I think the president is going to get me killed.
If you hated some country and wanted to attack it, it seems to me you would attack the closest place to you. Like a coast. The coast I am on was not on his team. I see no reason he would want to protect those of us that don't really care for him anyway. He can easily use those who don't like us to squish those of us who don't like him and then use it as a reason to get into a scuffle of his own.
I live near where they make all the planes. A few miles. Not enough to where I would survive an attack. I pause to listen to sounds, as if I could hear a missile coming to destroy me.
I think of all my worries and plans for the future. I feel it go by as a waste of time. You know, because the president is going to get me killed.
Maybe it is because I am always making up stories. Finding plots where none exist.
I think I need to see a doctor for anti anxiety medication. It's 10 am. I haven't slept yet. I know that sometimes things are bigger in my head then they truly are. I don't think this is though. My country seems like a water balloon today. Flying through the air morphing with no solid shape, and so frail. I see no way to catch it without it bursting in some direction or another.
The world wants me stressed out. And the president is going to get me killed.

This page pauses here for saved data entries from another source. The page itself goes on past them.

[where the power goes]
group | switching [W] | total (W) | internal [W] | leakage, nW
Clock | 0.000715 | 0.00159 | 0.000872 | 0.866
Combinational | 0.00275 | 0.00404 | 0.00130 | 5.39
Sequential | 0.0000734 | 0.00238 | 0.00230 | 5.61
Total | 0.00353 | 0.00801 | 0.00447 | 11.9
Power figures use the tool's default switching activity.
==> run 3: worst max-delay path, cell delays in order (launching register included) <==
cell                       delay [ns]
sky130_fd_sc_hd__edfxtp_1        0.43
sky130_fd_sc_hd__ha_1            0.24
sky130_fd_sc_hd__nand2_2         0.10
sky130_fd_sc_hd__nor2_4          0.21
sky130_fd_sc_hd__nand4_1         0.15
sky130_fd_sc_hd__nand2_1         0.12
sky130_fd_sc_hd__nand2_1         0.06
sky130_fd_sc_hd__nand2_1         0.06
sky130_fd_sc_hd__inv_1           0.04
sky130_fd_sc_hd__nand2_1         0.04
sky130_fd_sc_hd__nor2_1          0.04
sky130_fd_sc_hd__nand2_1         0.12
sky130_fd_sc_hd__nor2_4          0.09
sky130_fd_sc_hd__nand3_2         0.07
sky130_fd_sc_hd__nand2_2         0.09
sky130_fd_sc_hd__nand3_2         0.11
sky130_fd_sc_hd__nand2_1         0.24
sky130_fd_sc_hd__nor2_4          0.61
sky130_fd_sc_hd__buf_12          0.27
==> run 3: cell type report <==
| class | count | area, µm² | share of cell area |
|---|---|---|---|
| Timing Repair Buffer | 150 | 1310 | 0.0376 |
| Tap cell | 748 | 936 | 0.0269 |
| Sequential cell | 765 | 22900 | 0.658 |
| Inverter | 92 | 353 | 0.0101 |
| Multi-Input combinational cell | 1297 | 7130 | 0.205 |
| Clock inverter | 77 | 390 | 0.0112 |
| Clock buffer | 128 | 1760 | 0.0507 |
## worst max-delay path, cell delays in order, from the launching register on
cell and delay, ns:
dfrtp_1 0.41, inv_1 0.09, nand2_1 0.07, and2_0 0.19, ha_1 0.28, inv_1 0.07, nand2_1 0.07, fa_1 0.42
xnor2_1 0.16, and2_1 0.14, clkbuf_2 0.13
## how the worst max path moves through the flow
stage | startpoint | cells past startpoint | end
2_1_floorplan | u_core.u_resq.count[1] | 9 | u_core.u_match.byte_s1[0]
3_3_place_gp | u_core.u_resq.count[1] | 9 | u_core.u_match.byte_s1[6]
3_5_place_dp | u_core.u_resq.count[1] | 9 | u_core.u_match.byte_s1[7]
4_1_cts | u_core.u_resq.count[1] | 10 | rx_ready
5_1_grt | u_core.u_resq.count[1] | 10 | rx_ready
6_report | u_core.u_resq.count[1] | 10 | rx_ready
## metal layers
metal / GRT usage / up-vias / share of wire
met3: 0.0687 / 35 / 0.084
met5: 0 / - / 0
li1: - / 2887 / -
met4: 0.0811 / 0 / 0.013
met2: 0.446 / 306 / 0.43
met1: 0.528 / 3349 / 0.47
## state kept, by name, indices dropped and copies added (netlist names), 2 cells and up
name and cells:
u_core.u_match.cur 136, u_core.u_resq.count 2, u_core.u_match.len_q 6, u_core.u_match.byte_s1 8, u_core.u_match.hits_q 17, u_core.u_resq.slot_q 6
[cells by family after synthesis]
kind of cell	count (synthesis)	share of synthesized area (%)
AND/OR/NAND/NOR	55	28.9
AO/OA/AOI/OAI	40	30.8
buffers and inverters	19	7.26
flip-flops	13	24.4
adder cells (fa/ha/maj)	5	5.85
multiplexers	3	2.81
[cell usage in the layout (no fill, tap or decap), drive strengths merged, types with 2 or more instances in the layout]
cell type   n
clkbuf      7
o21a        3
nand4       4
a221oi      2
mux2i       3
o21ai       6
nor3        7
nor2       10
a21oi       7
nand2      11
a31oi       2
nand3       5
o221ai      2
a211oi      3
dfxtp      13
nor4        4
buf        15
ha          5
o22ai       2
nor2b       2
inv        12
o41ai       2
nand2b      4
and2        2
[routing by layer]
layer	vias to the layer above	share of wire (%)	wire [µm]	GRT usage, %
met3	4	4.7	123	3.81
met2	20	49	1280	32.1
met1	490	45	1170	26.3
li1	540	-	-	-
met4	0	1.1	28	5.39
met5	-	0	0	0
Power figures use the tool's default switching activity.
==> config.mk <==
export PLATFORM = sky130hd
export DESIGN_NAME = drive_command_frame_sequencer_unit
export DESIGN_NICKNAME = d
export VERILOG_FILES = /design/src/hw/rtl/dcfs_pkg.sv /design/src/hw/rtl/drive_command_frame_sequencer_unit.sv /design/src/hw/rtl/dcfs_rom.sv /design/src/hw/rtl/dcfs_counts.sv /design/src/hw/rtl/dcfs_frame_gen.sv
export SDC_FILE = /design/constraint.sdc
export NUM_CORES = 1
export LEC_CHECK = 0
export ABC_AREA = 0
export ABC_CLOCK_PERIOD_IN_PS = 10300
export BUFFER_PORTS_ARGS = -buffer_cell sky130_fd_sc_hd__buf_2
export CELL_PAD_IN_SITES_DETAIL_PLACEMENT = 2
export CELL_PAD_IN_SITES_GLOBAL_PLACEMENT = 2
export CORE_UTILIZATION = 38
export CTS_CLUSTER_DIAMETER = 30
export DETAILED_ROUTE_END_ITERATION = 12
export GPL_TIMING_DRIVEN = 0
export HOLD_SLACK_MARGIN = 0.12
export PLACE_DENSITY = 0.87
export SKIP_LAST_GASP = 1
export SYNTH_ARGS = -nofsm -noshare
export SYNTH_HDL_FRONTEND = slang
export SYNTH_HIERARCHICAL = 1
export SYNTH_SLANG_ARGS = --single-unit
==> constraint.sdc <==
create_clock -name clk -period 10.3 [get_ports clk]
set_input_delay 0.515 -clock clk [delete_from_list [all_inputs] [get_ports clk]]
set_output_delay 0.515 -clock clk [all_outputs]
set_load 0.1 [all_outputs]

I want to sleep but this is the second day when I just stay up googling fire ball radius's and if I should plan to die from the building collapsing on me or from my skin melting off.
I'm scared. I read articles and see arguments and I don't care. No this dude wasn't my choice. No the broad wasn't my choice either. Here we are. If you're supposed to be the greatest then show me. All I see is fear in all the days ahead of me.
There is no question on if I will ever have children, or get a puppy, or write a book. I'm going to die and probably spend my last hours in agony wondering how the puppet from Team America and a guy from reality tv managed to melt me to my kitchen floor.
I know I have a lot of irrational fears. This all sounds so irrational when I try to explain it to myself. It feels so real though and not like something I am building up in my head.
I am scared. I feel stupid for even giving these fears voice. Like going into the bathroom and repeating Bloody Mary til the daughter of Henry the eighth shows up in your bathroom, by naming it I let it in.
It's already in.
I'm so scared.
I would love if the world proved me wrong. I'd love to be the crazy girl on this one.